*Brief:* In the data below, find the line containing "## worst max path at each step", then set down that line and every later line up to and including the line containing "Note: power is", exactly.

Stored data entries:
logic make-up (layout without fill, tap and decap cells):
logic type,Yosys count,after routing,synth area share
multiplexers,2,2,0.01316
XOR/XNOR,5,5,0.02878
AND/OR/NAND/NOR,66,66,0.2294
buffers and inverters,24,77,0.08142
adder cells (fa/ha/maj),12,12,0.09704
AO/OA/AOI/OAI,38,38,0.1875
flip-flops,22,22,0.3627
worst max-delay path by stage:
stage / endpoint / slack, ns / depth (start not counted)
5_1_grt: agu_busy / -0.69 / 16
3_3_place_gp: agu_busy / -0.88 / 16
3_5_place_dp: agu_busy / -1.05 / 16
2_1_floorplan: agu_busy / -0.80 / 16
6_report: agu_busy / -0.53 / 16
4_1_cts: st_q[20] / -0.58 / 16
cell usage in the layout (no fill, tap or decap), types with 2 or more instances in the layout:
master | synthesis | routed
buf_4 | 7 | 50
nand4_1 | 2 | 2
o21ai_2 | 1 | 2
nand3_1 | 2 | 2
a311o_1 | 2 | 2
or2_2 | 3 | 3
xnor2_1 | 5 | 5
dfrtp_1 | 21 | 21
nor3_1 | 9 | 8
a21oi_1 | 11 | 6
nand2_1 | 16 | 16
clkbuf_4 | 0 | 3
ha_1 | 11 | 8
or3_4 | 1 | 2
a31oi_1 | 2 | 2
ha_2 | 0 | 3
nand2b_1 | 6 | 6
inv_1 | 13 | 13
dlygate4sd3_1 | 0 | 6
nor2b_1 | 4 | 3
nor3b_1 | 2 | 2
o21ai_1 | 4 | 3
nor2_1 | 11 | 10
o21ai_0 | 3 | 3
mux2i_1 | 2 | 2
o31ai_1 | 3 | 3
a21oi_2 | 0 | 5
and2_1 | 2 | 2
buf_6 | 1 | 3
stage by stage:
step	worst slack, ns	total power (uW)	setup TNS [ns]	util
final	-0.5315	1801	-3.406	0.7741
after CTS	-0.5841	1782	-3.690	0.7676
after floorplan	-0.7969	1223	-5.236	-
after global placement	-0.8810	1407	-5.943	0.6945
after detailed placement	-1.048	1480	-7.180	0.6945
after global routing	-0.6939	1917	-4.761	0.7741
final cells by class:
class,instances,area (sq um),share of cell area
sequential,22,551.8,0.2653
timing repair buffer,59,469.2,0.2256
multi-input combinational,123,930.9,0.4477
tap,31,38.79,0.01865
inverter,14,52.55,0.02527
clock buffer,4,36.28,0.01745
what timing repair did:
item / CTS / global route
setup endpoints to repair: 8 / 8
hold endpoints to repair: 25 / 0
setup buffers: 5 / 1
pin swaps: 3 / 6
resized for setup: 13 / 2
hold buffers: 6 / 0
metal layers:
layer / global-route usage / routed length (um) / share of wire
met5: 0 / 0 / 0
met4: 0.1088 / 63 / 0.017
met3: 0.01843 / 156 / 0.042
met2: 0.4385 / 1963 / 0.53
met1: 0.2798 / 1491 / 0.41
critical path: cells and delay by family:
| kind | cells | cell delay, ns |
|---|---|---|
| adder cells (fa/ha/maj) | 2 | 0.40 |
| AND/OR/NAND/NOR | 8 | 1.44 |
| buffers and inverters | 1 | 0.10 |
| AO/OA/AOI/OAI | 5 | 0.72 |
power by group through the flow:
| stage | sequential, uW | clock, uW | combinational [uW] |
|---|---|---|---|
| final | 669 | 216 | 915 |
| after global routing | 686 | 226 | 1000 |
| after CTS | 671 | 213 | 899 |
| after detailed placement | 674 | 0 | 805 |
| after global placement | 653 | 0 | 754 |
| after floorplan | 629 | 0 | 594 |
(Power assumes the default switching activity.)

* * *

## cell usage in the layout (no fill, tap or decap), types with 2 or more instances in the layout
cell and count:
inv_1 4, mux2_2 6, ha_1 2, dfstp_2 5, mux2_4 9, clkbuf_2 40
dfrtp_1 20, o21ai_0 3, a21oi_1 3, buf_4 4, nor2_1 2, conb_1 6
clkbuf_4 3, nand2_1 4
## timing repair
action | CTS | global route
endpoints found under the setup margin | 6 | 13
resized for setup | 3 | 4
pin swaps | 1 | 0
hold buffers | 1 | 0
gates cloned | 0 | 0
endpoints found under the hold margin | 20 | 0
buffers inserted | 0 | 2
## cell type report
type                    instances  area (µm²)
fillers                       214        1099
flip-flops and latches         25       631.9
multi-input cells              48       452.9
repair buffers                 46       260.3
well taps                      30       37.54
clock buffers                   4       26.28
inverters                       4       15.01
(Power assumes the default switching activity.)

---

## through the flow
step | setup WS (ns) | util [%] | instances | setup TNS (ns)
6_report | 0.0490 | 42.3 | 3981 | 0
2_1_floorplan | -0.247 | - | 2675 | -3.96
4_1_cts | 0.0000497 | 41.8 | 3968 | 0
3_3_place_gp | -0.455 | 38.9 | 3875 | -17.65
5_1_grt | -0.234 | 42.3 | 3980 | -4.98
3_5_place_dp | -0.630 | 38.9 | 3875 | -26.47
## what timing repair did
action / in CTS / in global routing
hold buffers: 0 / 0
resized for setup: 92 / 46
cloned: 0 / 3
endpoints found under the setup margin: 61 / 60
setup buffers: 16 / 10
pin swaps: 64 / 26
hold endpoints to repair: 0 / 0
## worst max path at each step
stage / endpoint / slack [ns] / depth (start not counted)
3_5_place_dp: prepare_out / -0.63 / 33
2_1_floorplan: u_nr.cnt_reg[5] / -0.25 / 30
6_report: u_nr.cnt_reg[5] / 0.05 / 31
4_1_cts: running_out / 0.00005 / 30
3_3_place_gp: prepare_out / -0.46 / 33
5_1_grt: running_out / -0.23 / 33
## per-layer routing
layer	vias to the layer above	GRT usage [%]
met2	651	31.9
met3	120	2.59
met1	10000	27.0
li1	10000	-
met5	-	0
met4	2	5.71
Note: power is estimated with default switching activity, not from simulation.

*Task response:*
## worst max path at each step
stage / endpoint / slack [ns] / depth (start not counted)
3_5_place_dp: prepare_out / -0.63 / 33
2_1_floorplan: u_nr.cnt_reg[5] / -0.25 / 30
6_report: u_nr.cnt_reg[5] / 0.05 / 31
4_1_cts: running_out / 0.00005 / 30
3_3_place_gp: prepare_out / -0.46 / 33
5_1_grt: running_out / -0.23 / 33
## per-layer routing
layer	vias to the layer above	GRT usage [%]
met2	651	31.9
met3	120	2.59
met1	10000	27.0
li1	10000	-
met5	-	0
met4	2	5.71
Note: power is estimated with default switching activity, not from simulation.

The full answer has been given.